Text and opening files and formatting strings

Opening files

Opening Excel files

df = pd.read_excel("../filename.xlsx")

Opening Excel files to specific sheets

We didn’t talk about this in class, but sometimes you have an excel file with multiple sheets. If you don’t want the “default” sheet, you’ll need to specify the sheet name with sheetname.

df = pd.read_excel("filename.xlsx", sheetname="Summary Data")

Ignoring the first few rows

Sometimes the first few rows of a CSV or Excel file aren’t data, they’re notes or titles or even the data dictionary! To get around this, use skiprows= when reading in your file.

df = pd.read_csv("something.csv", skiprows=10)

You can skip rows in Excel files, too!

df = pd.read_excel("something.xlsx", skiprows=10)

Changing how pandas displays things

You have the ability to set a lot of different display options in pandas, here’s a list of them but some command commands are below.

Changing the number of rows displayed

Pandas doesn’t display every row of your dataframe when you do df, it usually cuts off some in the middle with a .... Instead of a ..., sometimes you want to see more of your data! You can use display.max_rows to change the number of rows pandas displays.

# Show 100 rows at a time
pd.set_option("display.max_rows", 100)

Changing the number of columns displayed

Similar to the above, pandas won’t show every single column if it thinks you have too many. If you see a ... in your column listings, it’s because pandas has hidden some! Fix it with the code below.

pd.set_option("display.max_columns", 50)

Changing the way floats are formatted

I hate scientific notation, and maybe you do, too! This prevents .describe() from showing you ugly e all over the place.

# Show floats with two decimal points after
pd.set_option("display.float_format", "{:.2f}".format)

# Show floats with zero decimal points, and a comma separator
pd.set_option("display.float_format", "{:,.0f}".format)

Beware that this will make your years ugly, but that’s life I guess!

Only selecting a few columns

While we used display.max_columns to increase the number of columns displayed at a time, you can also have pandas only select a subset of columns.

# Only show 'age' 'height' and 'name' columns
# Even if there are hundreds more!
df[['age', 'height', 'name']]

You can even save this into a new dataframe!

Searching for strings

Dealing with `NaN`/missing data when using `.str.contains`

Let’s say we were searching for middle names that begin with Steph.

df['middle_name'].str.contains("^Steph")

It would be True for Stephan and False for Hanami, but what if someone didn’t have a middle name? In this case, it gives back NaN.

This causes a big problem when selecting inside of dataframes. Basically, pandas needs to either say YES we want missing data or NO we don’t want missing data. Any time you get an error like cannot index with vector containing NA / NaN values you need to fix this.
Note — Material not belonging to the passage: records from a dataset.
[config.mk]
export PLATFORM = sky130hd
export DESIGN_NAME = sms_sequencer
export DESIGN_NICKNAME = d
export VERILOG_FILES = /design/src/inc/sms_pkg.sv /design/src/design/sms_sequencer.sv
export SDC_FILE = /design/constraint.sdc
export NUM_CORES = 1
export LEC_CHECK = 0
export BUFFER_PORTS_ARGS = -buffer_cell sky130_fd_sc_hd__buf_2
export CELL_PAD_IN_SITES_DETAIL_PLACEMENT = 2
export CELL_PAD_IN_SITES_GLOBAL_PLACEMENT = 2
export CORE_MARGIN = 1
export CORE_UTILIZATION = 40
export CTS_CLUSTER_SIZE = 14
export DETAILED_ROUTE_END_ITERATION = 10
export PLACE_DENSITY = 0.81
export SLEW_MARGIN = 30
export SYNTH_ARGS = -nofsm -noshare
export SYNTH_HDL_FRONTEND = slang
export SYNTH_SLANG_ARGS = --single-unit
[constraint.sdc]
create_clock -name clk_sys_i -period 6.25 [get_ports clk_sys_i]
set_input_delay 0.3125 -clock clk_sys_i [delete_from_list [all_inputs] [get_ports clk_sys_i]]
set_output_delay 0.3125 -clock clk_sys_i [all_outputs]
set_load 0.005 [all_outputs]
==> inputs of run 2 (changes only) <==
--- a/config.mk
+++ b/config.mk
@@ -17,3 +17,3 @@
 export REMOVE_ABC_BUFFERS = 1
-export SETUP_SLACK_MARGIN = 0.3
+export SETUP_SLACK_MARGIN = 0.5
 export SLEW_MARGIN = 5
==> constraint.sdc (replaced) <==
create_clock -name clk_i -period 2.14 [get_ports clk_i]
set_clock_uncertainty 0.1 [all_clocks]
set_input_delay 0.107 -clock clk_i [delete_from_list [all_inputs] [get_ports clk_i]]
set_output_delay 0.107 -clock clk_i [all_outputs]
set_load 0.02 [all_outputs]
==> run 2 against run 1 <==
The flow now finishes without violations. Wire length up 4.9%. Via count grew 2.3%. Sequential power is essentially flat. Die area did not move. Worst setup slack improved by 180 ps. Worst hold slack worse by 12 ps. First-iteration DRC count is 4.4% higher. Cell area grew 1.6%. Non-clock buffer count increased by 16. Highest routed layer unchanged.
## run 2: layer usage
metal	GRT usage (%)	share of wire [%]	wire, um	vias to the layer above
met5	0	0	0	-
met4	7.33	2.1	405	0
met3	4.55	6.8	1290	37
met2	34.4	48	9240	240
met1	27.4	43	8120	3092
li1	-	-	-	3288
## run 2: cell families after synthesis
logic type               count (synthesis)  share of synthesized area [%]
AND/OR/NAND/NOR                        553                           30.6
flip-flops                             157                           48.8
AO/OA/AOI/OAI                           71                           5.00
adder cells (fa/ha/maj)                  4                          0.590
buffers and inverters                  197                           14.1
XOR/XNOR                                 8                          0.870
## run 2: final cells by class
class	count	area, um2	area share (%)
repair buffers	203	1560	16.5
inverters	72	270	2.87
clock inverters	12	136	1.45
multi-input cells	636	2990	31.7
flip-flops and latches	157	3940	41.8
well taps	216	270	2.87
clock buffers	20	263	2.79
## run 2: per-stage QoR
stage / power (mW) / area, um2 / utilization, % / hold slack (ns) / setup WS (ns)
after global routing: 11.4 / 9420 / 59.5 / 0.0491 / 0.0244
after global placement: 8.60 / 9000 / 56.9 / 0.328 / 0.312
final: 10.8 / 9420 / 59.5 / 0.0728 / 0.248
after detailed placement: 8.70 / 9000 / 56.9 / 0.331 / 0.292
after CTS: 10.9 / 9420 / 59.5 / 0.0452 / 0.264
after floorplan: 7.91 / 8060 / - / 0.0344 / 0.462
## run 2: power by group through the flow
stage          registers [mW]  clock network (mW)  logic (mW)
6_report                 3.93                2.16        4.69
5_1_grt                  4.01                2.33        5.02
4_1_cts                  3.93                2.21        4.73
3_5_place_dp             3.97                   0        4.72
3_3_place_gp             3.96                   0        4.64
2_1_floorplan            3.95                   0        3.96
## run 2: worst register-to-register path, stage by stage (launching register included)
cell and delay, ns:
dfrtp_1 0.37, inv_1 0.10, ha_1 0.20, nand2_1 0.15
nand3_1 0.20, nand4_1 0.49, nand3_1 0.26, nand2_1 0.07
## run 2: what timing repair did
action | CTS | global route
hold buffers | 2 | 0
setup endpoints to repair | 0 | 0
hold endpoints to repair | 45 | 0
Luckily when you use .str.contains, you can say “here is what I want you to do with missing data.” Usually you want to exclude missing data.

# Count missing data as "NO it doesn't start with Steph"
df['middle_name'].str.contains("^Steph", na=False)

Sometimes you want to include rows with missing data, though, so you’ll use na=True.

# Count missing data as "YES it starts with Steph"
df['middle_name'].str.contains("^Steph", na=True)

Converting things to ints and floats

If you try to use .astype(int) to convert something to an integer, it will not work if there are NaN values in the column.

# Error if missing data!
df.age.astype(int)

In order to turn a column with missing data into a number, you need to do .astype(float).

# Works okay if missing data!
df.age.astype(float)

Usually a number is a number is a number, so floats are just as good as integers. If not, there is probably another way to work around your problem.

Histograms

Histograms vs. value counts

You never do a histogram of a value_counts(). First off, value_counts is for categorical columns and hist is for numeric data. Also, hist does the counting for you!

If you ever find yourself typing .value_counts().hist() you probably just want .hist(), or maybe .value_counts().plot().

Specifying the number of bins

You can use bins to specify the number of groups that your data is put into.

df.age.hist(bins=30)

Specifying specific bin ranges

When you use bins, you can also give it a list of breaks. to use when dividing up your data. The only gotcha is that you have to give it an upper range, otherwise it will leave off additional data.

df.age.hist(bins=[0, 12, 18, 24, 35, 100, 200])

A sneaky way to do this automatically would use df.age.max().

Rolling averages

A rolling average takes an average across a window of time. Instead of just looking at the value in 1995, you might look at values from 1990-2000 to even things out a bit. For 1996 you’d look at 1991-2001, etc.

In pandas you can use df.rolling to compute all sorts of aggregates over time - means, medians, sums, cumulative sums, etc.

df.rolling(10, on='year', min_periods=5).mean()

The code above computes a rolling mean for the dataframe df with a 10-measurement window, using the year column to order everything. If it doesn’t find 5 measurements in a row, it just gives NaN.

The result of df.rolling is just a normal dataframe, so you don’t be able to do .mean().plot() - you’ll need to actually use .plot and select the columns you’re interested in with x='..', y='..'.